*TASK*. Which lines of the data hold the word "about"? Copy all of them.

Saved entries

+ + + + +

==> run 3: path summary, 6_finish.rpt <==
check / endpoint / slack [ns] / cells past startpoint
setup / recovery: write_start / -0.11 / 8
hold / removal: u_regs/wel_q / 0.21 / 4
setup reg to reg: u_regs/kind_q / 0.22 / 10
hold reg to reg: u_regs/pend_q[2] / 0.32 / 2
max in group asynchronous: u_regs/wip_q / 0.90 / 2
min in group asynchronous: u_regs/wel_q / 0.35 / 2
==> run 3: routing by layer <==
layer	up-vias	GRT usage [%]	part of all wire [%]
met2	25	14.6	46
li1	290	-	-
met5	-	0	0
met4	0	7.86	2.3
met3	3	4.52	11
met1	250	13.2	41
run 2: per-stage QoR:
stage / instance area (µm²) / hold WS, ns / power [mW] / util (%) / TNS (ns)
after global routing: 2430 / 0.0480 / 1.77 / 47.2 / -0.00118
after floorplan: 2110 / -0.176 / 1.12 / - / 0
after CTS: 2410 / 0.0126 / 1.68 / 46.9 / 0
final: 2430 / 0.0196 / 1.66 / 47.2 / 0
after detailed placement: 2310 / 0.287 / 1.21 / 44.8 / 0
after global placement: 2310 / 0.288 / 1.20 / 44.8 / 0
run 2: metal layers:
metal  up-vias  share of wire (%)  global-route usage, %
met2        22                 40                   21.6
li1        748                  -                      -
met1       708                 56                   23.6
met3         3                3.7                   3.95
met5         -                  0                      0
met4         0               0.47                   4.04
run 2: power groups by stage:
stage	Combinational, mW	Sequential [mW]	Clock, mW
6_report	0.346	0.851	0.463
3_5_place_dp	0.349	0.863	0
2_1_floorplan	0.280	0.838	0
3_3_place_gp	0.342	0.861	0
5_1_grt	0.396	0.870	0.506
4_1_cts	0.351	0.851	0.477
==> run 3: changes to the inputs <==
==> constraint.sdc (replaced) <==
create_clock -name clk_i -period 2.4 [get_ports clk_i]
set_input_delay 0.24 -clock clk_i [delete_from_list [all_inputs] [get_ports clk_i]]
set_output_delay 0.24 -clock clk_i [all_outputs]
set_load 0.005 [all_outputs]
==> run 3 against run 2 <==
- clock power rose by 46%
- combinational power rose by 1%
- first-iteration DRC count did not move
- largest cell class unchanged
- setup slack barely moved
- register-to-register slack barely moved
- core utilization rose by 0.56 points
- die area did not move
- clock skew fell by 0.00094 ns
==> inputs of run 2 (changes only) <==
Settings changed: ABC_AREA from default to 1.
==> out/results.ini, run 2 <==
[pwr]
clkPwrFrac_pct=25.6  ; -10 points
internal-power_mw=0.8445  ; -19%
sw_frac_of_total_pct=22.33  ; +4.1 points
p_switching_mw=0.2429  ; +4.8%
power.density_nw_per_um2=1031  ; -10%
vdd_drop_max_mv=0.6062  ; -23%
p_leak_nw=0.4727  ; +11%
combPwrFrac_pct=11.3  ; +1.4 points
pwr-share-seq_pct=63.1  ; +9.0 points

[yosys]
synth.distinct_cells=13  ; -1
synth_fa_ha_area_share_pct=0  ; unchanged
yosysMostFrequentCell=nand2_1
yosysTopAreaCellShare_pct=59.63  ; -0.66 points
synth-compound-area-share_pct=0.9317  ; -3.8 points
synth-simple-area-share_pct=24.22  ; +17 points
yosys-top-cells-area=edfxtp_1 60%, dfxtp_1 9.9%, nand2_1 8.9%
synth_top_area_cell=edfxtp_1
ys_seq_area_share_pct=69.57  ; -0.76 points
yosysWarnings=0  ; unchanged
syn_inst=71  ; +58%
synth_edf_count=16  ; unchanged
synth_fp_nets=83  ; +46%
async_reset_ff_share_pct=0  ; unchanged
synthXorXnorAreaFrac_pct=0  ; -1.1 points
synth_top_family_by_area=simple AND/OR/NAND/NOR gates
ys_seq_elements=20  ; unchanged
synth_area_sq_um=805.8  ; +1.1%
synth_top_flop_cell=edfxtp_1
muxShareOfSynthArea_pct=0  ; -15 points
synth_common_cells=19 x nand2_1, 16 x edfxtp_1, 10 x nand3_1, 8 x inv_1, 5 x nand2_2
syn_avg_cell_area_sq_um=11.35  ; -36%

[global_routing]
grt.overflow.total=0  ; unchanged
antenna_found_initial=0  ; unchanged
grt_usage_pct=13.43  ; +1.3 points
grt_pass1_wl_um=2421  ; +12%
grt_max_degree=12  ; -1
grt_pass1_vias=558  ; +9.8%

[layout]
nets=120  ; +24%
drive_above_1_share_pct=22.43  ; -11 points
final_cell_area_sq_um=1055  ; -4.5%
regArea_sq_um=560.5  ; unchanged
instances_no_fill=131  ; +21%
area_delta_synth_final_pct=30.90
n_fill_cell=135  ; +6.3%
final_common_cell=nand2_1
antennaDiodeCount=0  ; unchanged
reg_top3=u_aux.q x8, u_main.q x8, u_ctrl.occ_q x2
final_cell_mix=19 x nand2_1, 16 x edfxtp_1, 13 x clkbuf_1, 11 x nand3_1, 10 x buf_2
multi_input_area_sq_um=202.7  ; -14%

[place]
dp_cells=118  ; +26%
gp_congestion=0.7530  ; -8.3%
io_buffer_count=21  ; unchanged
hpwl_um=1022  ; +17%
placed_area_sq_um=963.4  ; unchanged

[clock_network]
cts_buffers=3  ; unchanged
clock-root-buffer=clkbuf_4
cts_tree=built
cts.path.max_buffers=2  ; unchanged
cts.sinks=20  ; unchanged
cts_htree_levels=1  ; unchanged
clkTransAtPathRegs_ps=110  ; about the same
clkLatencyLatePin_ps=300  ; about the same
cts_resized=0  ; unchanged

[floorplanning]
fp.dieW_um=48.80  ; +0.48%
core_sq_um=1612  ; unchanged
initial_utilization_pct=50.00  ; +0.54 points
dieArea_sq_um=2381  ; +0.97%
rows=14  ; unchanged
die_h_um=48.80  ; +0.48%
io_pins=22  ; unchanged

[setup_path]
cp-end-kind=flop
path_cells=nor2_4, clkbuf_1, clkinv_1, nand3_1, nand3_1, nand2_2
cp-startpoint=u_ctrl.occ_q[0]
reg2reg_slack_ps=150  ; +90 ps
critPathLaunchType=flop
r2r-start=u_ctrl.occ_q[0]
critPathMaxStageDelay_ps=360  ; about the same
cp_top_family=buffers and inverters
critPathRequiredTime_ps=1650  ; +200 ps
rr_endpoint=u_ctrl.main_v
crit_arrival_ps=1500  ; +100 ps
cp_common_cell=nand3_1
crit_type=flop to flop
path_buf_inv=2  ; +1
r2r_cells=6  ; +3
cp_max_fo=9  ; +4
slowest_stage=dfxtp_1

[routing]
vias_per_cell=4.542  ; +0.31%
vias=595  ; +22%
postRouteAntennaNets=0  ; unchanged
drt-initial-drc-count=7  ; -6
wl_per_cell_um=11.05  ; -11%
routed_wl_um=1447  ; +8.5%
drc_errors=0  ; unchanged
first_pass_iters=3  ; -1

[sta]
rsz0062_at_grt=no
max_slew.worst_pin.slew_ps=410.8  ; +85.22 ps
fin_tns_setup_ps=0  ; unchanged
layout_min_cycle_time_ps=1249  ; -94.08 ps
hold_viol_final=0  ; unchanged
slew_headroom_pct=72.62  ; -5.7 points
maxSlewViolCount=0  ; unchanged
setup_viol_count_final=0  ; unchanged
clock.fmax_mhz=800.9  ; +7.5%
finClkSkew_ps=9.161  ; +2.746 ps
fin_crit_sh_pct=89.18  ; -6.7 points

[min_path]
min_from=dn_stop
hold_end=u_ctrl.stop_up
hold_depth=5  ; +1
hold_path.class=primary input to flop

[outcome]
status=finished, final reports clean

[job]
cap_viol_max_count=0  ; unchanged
### config.mk
export PLATFORM = sky130hd
export DESIGN_NAME = serial_id_responder
export DESIGN_NICKNAME = d
export VERILOG_FILES = /design/src/rtl/srid_pkg.sv /design/src/rtl/srid_strobe.sv /design/src/rtl/srid_cmd.sv /design/src/rtl/srid_rom.sv /design/src/rtl/srid_core.sv /design/src/rtl/serial_id_responder.sv
export SDC_FILE = /design/constraint.sdc
export NUM_CORES = 1
export LEC_CHECK = 0
export CORE_ASPECT_RATIO = 0.6
export CORE_MARGIN = 4
export CORE_UTILIZATION = 55
export CTS_CLUSTER_DIAMETER = 150
export DETAILED_ROUTE_END_ITERATION = 10
export HOLD_SLACK_MARGIN = 0.05
export PLACE_DENSITY = 0.77
export SLEW_MARGIN = 25
export SYNTH_ARGS = -nofsm -noshare
export SYNTH_HDL_FRONTEND = slang
export SYNTH_HIERARCHICAL = 1
export SYNTH_SLANG_ARGS = --single-unit
### constraint.sdc
create_clock -name clk -period 5 [get_ports clk]
set_input_delay 0.75 -clock clk [delete_from_list [all_inputs] [get_ports clk]]
set_output_delay 0.75 -clock clk [all_outputs]
set_load 0.01 [all_outputs]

+ + + + +

*RESULT BELOW*.
clkTransAtPathRegs_ps=110  ; about the same
clkLatencyLatePin_ps=300  ; about the same
critPathMaxStageDelay_ps=360  ; about the same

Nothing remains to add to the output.